» **EXERCISE PROMPT**:
Starting at the first line of the data below, retype every line up to and including the one containing "met2,0.49,24700".
Start of EXERCISE MATERIALS
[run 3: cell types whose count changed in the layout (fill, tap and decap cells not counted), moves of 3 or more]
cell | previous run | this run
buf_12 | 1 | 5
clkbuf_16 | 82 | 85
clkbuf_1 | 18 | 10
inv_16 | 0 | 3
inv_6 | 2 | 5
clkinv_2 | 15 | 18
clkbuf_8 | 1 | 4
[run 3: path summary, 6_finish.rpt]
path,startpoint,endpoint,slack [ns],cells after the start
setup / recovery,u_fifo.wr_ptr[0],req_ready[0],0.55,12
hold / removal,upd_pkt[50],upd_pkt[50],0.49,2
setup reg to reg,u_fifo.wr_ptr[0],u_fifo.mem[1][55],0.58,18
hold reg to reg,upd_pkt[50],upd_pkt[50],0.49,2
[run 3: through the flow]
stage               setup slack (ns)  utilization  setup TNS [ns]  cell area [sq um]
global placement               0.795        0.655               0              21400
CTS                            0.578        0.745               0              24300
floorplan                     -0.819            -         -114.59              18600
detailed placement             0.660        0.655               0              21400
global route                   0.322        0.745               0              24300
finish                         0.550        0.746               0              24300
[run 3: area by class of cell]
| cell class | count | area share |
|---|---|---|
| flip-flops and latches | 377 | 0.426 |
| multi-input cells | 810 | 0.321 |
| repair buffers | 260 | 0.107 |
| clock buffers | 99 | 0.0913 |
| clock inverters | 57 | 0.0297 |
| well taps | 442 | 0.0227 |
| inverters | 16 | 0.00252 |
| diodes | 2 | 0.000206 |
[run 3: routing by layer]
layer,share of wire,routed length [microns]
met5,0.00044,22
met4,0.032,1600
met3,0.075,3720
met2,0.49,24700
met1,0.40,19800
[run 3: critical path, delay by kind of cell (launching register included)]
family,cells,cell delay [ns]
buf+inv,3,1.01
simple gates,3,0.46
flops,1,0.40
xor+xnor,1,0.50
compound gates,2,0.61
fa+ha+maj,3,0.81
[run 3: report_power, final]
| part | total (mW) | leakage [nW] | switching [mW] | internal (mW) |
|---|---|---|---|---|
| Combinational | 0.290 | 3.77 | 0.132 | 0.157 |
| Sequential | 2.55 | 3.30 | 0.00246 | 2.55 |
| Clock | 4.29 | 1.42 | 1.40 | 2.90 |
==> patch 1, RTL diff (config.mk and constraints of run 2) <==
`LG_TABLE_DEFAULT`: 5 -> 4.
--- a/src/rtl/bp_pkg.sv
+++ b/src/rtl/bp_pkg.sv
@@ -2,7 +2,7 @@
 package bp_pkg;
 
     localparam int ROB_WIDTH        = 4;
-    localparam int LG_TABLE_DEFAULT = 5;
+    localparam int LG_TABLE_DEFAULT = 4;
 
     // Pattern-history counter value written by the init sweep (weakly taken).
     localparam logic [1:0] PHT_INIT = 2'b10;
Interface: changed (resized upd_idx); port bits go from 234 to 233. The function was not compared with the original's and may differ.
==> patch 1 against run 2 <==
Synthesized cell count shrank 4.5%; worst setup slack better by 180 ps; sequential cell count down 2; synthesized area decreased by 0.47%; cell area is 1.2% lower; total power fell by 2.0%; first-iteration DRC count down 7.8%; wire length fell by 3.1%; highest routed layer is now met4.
End of EXERCISE MATERIALS
» **OUTPUT OF THE TASK**:
[run 3: cell types whose count changed in the layout (fill, tap and decap cells not counted), moves of 3 or more]
cell | previous run | this run
buf_12 | 1 | 5
clkbuf_16 | 82 | 85
clkbuf_1 | 18 | 10
inv_16 | 0 | 3
inv_6 | 2 | 5
clkinv_2 | 15 | 18
clkbuf_8 | 1 | 4
[run 3: path summary, 6_finish.rpt]
path,startpoint,endpoint,slack [ns],cells after the start
setup / recovery,u_fifo.wr_ptr[0],req_ready[0],0.55,12
hold / removal,upd_pkt[50],upd_pkt[50],0.49,2
setup reg to reg,u_fifo.wr_ptr[0],u_fifo.mem[1][55],0.58,18
hold reg to reg,upd_pkt[50],upd_pkt[50],0.49,2
[run 3: through the flow]
stage               setup slack (ns)  utilization  setup TNS [ns]  cell area [sq um]
global placement               0.795        0.655               0              21400
CTS                            0.578        0.745               0              24300
floorplan                     -0.819            -         -114.59              18600
detailed placement             0.660        0.655               0              21400
global route                   0.322        0.745               0              24300
finish                         0.550        0.746               0              24300
[run 3: area by class of cell]
| cell class | count | area share |
|---|---|---|
| flip-flops and latches | 377 | 0.426 |
| multi-input cells | 810 | 0.321 |
| repair buffers | 260 | 0.107 |
| clock buffers | 99 | 0.0913 |
| clock inverters | 57 | 0.0297 |
| well taps | 442 | 0.0227 |
| inverters | 16 | 0.00252 |
| diodes | 2 | 0.000206 |
[run 3: routing by layer]
layer,share of wire,routed length [microns]
met5,0.00044,22
met4,0.032,1600
met3,0.075,3720
met2,0.49,24700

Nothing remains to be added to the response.